Now that the bad part is out of the way, it’s time for what’s really ugly.

The ugly

  • The ‘optimising’ compiler in the AMD APP SDK can essentially be treated as a random function. It sometimes gives me faster code, sometimes a much slower one, and I can make it switch from one to the other with what essentially amounts to comments in the code. This is like letting a random monster eat your code then treating what came out of the monster as something to benchmark/test. Don’t be surprised if what comes out is, well, quite inedible. This ‘slight’ problem can be evaded if you simply ask the compiler not to ‘optimise’, by passing the “-cl-opt-disable” option. Sometimes optimisation helps, but when debugging performance problems, it’s best to get rid of it. My current main setup doesn’t use the optimiser and I get approx 3x faster code this way. My other code is speeded up by a factor of 1.8x with the optimiser — though it’s only a slow, sort-of backup implementation anyway
  • You have to copy-paste code. Last time I copy-pasted code was when I was 12, programming Pascal.
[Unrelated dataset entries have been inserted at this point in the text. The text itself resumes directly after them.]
This is an optimization exercise on Yosys and OpenROAD, whose aim is small area, a short achievable clock period and few clock cycles per item, not a production implementation. Only simulation tests tie the RTL to the original design; equivalence was not proved. Power and IR drop assume default switching activity.

wip/juniper:
==> flow/design.v <==
module chacha20_keystream_sequencer #(
    parameter int WORDS_PER_BLOCK = 16
) (
    input  logic         clock,
    input  logic         clear,
    input  logic [255:0] key,
    input  logic [95:0]  nonce,
    input  logic [31:0]  initial_counter,
    input  logic         load,
    input  logic         enable,
    output logic         core_start,
    output logic [511:0] core_round_input,
    input  logic         core_finished,
    input  logic [511:0] core_round_output,
    output logic         ks_valid,
    input  logic         ks_ready,
    output logic [31:0]  ks_data,
    output logic [31:0]  block_counter,
    output logic         busy,
    output logic         error
);
    localparam logic [127:0] SIGMA = 128'h6b206574_79622d32_3320646e_61707865;
    logic [255:0] r_key;
    logic [95:0]  r_nonce;
    logic [31:0]  r_ectr;       
    logic [31:0]  r_ctr;        
    logic         r_loaded;
    logic         r_error;
    logic         r_busy;
    logic         r_start;      
    logic         r_run;        
    logic         r_want;       
    logic         r_bufv;       
    logic [31:0]  r_raw [2:WORDS_PER_BLOCK-1];
    logic [31:0]  r_t;          
    logic [31:0]  r_g;          
    logic [15:2]  r_sel;        
    logic         r_pv;         
    logic         r_outv;       
    logic [31:0]  r_data;       
    logic w_wrap, w_take_load, w_cap, w_window, w_adv, w_xfer, w_end, w_idle_n;
    logic w_busy_n, w_run_n, w_want_n, w_bufv_n, w_start_n;
    logic [31:0] w_raw_next, w_state_next;
    assign w_wrap      = (r_ctr == 32'hFFFF_FFFF);
    assign w_take_load = !r_busy && load;
    assign w_window    = r_run && r_want && !r_bufv;
    assign w_cap       = w_window && core_finished;
    assign w_xfer      = r_outv && ks_ready;
    assign w_adv       = r_bufv && r_pv && (!r_outv || ks_ready);
    assign w_end       = w_xfer && !r_pv;
    always_comb begin
        if (r_busy) w_busy_n = !(w_end && (w_wrap || !enable));
        else        w_busy_n = enable && (r_loaded || load) && !r_error;
    end
    assign w_idle_n = r_busy && !w_busy_n;
    assign w_run_n   = r_start || (r_run && !core_finished);
    assign w_want_n  = !w_idle_n && (r_start || (r_want && !(r_run && core_finished)));
    assign w_bufv_n  = w_cap || (r_bufv && !w_end);
    assign w_start_n = w_busy_n && !w_run_n && !w_want_n &&
                       (!w_bufv_n || (enable && !w_wrap));
    always_ff @(posedge clock or posedge clear) begin
        if (clear) begin
            r_busy   <= 1'b0;
            r_error  <= 1'b0;
            r_loaded <= 1'b0;
            r_ctr    <= '0;
            r_start  <= 1'b0;
            r_run    <= 1'b0;
            r_want   <= 1'b0;
            r_bufv   <= 1'b0;
            r_outv   <= 1'b0;
            r_pv     <= 1'b0;
        end else begin
            r_busy  <= w_busy_n;
            r_start <= w_start_n;
            r_run   <= w_run_n;
            r_want  <= w_want_n;
            r_bufv  <= w_bufv_n;
            if (w_take_load) begin
                r_loaded <= 1'b1;
                r_ctr    <= initial_counter;
            end else if (w_end && !w_wrap) begin
                r_ctr    <= r_ectr;
            end
            if (w_end && w_wrap) r_error <= 1'b1;
            if (w_cap)           r_pv <= 1'b1;
            else if (w_adv)      r_pv <= |r_sel;
            if (w_cap || w_adv)  r_outv <= 1'b1;
            else if (w_xfer)     r_outv <= 1'b0;
        end
    end
    function automatic logic [31:0] gt_sum(input logic [31:0] t, input logic [31:0] g);
        logic [31:0] gg, pp;
        int j;
        gg = g;
        pp = t;
        for (int s = 0; s < 5; s++) begin
            for (int i = 0; i < 32; i++) begin
                if ((i >> s) & 1) begin
                    j = ((i >> s) << s) - 1;
                    gg[i] = gg[i] | (pp[i] & gg[j]);
                    pp[i] = pp[i] & pp[j];
                end
            end
        end
        gt_sum = (t & ~g) ^ {gg[30:0], 1'b0};
    endfunction
    always_comb begin
        w_raw_next = '0;
        for (int i = 2; i < WORDS_PER_BLOCK; i++)
            w_raw_next = w_raw_next | ({32{r_sel[i]}} & r_raw[i]);
        w_state_next = ({32{r_sel[2]}} & SIGMA[95:64]) | ({32{r_sel[3]}} & SIGMA[127:96]) |
                       ({32{r_sel[12]}} & r_ctr);
        for (int i = 4; i < 12; i++)
            w_state_next = w_state_next | ({32{r_sel[i]}} & r_key[32*(i-4) +: 32]);
        for (int i = 13; i < 16; i++)
            w_state_next = w_state_next | ({32{r_sel[i]}} & r_nonce[32*(i-13) +: 32]);
    end
    always_ff @(posedge clock) begin
        if (w_take_load) begin
            r_key   <= key;
            r_nonce <= nonce;
            r_ectr  <= initial_counter;
        end else if (w_cap) begin
            r_ectr  <= r_ctr + 32'd1;
        end
        if (w_window)
            for (int i = 2; i < WORDS_PER_BLOCK; i++) r_raw[i] <= core_round_output[32*i +: 32];
        if (w_cap) begin
            r_data <= core_round_output[31:0] + SIGMA[31:0];
            r_t    <= core_round_output[63:32] | SIGMA[63:32];
            r_g    <= core_round_output[63:32] & SIGMA[63:32];
            r_sel  <= 14'd1;
        end else if (w_adv) begin
            r_data <= gt_sum(r_t, r_g);
            r_t    <= w_raw_next | w_state_next;
            r_g    <= w_raw_next & w_state_next;
            r_sel  <= {r_sel[14:2], 1'b0};
        end
    end
    assign core_start       = r_start;
    assign core_round_input = {r_nonce, r_ectr, r_key, SIGMA};
    assign ks_valid         = r_outv;
    assign ks_data          = r_data;
    assign block_counter    = r_ctr;
    assign busy             = r_busy;
    assign error            = r_error;
endmodule
export LEC_CHECK = 0
export CAP_MARGIN = 20
export CORE_AREA = 100 100 420 420
export CTS_CLUSTER_DIAMETER = 75
export CTS_CLUSTER_SIZE = 16
export DIE_AREA = 0 0 520 520
export SETUP_SLACK_MARGIN = 3.25
export SLEW_MARGIN = 20
create_clock -name core_clock -period 6.0 [get_ports {clock}]
standard.sh (not shown) runs the stock make flow with config.mk's settings and CLKGATE_MAP_FILE= SYNTH_SCRIPT=/design/flow/synth_recipe.tcl, a recipe that flattens the netlist after the stock synthesis.
==> flow/flow/run.sh <==
#!/bin/bash
# Standard ORFS layout, except that the port buffers are the smallest plain buffer
# (sky130_fd_sc_hd__buf_1) instead of the flow's default pick; timing repair resizes them
# where needed. Each tool's output goes to its own log in this folder.
set -euo pipefail
bash standard.sh BUFFER_PORTS_ARGS="-buffer_cell sky130_fd_sc_hd__buf_1" finish > make_layout.log 2>&1
cp orfs/logs/sky130hd/chacha20_keystream_sequencer/base/*.log . 2>/dev/null || true
wip/juniper: done, clean on timing, DRC and antenna
Testbench counts of wip/juniper, summed over its fixed seeds: cycles 5,037, items 3,216.
Setup changes, wip/juniper to wip/sierra
Settings: CTS_CLUSTER_SIZE now 22, was 16; CTS_CLUSTER_DIAMETER now 90, was 75.
==> comparison <==
On wip/sierra: number of cell instances on the worst register-to-register path is 1 lower than what wip/juniper gave.
In the reports for wip/sierra and wip/juniper, the larger portion of total power attributed to combinational logic belongs to wip/sierra.
Combinational logic power: wip/sierra lower than wip/juniper
[wip/sierra] via count fell 193 relative to wip/juniper
Edits applied to the flow inputs when going from wip/sierra to wip/fjord:
Settings: CTS_CLUSTER_DIAMETER: 90 -> 60; CTS_CLUSTER_SIZE: 22 -> 18.
Results
- The flow did not stop early for wip/fjord: all stages ran, and the layout cleared the timing, design-rule and antenna checks.
- [compare] base=wip/sierra new=wip/fjord: clock buffer count went up; clock share of power went up; global-route met1 utilization did not really move; via count went up.
Modified inputs, wip/yarrow compared to wip/fjord
Settings: a change of SETUP_SLACK_MARGIN from 3.25 to 3.4.
Findings:
- Compared to wip/fjord, the router laid down more metal wire for wip/yarrow.
- On share of the cycle needed by the critical path after routing: between wip/fjord and wip/yarrow, it ends up lower for wip/yarrow.
- Looking at capturing instance or port of the critical path, the r_data[30] result is from wip/yarrow; the r_t[0] one comes from wip/fjord.
- wip/yarrow vs. wip/fjord: area added between synthesis and finish increased by 4.4 points relative to the old numbers; cell count increased by 2.0% relative to the old numbers; wire length of the first global-routing pass increased by about 0.7% relative to the old numbers; total power increased by about 2% relative to the old numbers; final area increased by about 3.4% relative to the old numbers.

==> port drivers added, routing unchanged <==
No port has a modelled driver above. Below, the same layouts with a new extraction and two added sets of constraints.
Step 1 sets driving cells, clkbuf_16 on the clock port and buf_2 on the other inputs (assumed; they add their load-dependent delay and slew).
Step 2, shift: input delay + t, output delay - t, t = (earliest + latest rising clock arrival at the registers) / 2. This alone moves slack from input paths to output paths.
a / b / c = ideal ports / drivers / drivers and shift; a / b = the first two.
| run | t (ns) | slack for setup (ns) | clock arrival spread, ns | worst data-port slew with drivers (ns) | pins driven straight from the clock port |
|---|---|---|---|---|---|
| wip/juniper | 0.736 | 3.216 / 3.147 / 2.532 | 0.040 / 0.040 | 0.41 | 1 |
| wip/sierra | 0.752 | 3.198 / 3.141 / 2.520 | 0.052 / 0.052 | 0.40 | 1 |
| wip/fjord | 0.759 | 3.187 / 3.187 / 2.504 | 0.047 / 0.048 | 0.43 | 1 |
| wip/yarrow | 0.756 | 3.254 / 3.254 / 2.544 | 0.052 / 0.051 | 0.39 | 1 |
After both steps setup and hold are still met in every run listed. The setup slack of wip/yarrow, which loses most, moves by 0.000 ns with the drivers and by -0.710 ns with both steps.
The reason for this is that in the function declaration&definition you have to specify whether the parameter is a register, a global, or a constant. Since you might want to use the same function twice, once with a constant parameter, once with a global one, you have no other choice than to copy-paste. Oh, yes, you could use a #define, but I am not sure that’s cleaner in any way. You also have to copy-paste if you want the same function, but with a slightly different ending. Putting an ‘if’ at the diverging point and passing a parameter to control the ‘if’ will be considerably slower (yes, the compiler is that bad)
  • AMD’s fglrx dirvers on Linux are about as stable as a house of cards in high wind. If it doesn’t crash, that’s a good day. I can make it crash just by launching a video player, but I have more ‘fancy’ ways (e.g. pushing 2 button combinations) of reliably crashing it, too. However, the ‘radeon’ driver which is stable on Linux doesn’t work with OpenCL.Thanks to this, I actually have to reboot my machine to watch any video — and I thought those days (Windows 95?) were over
  • AMD APP SDK on Linux is about as stable as their driver. For example, compiling&launching a program on the 2.6 version uses 150% CPU and forces the kernel to launch 3 kworker(=kernel worker) threads, each eating up 50% CPU, completely using up a 3-core machine. However, the same exact program can be compiled&launched on the 2.5 version, eating exactly 1% CPU and forcing no kworker usage

Conclusions

The OpenCL architecture is clean, usable and user-friendly. Unfortunately, the current AMD OpenCL implementation is bad. I hope this will improve in the future, and as more and more people start using it, the bugs will eventually be reported, triaged, and fixed. As the number of people that buy a particular card for its OpenCL capabilities increase, for instance because games start using OpenCL as a way to speed up certain physics calculations, the makers of these cards will eventually be forced to fix the bugs and make development easier. Until then, we might have to keep on suffering for the speedups we get.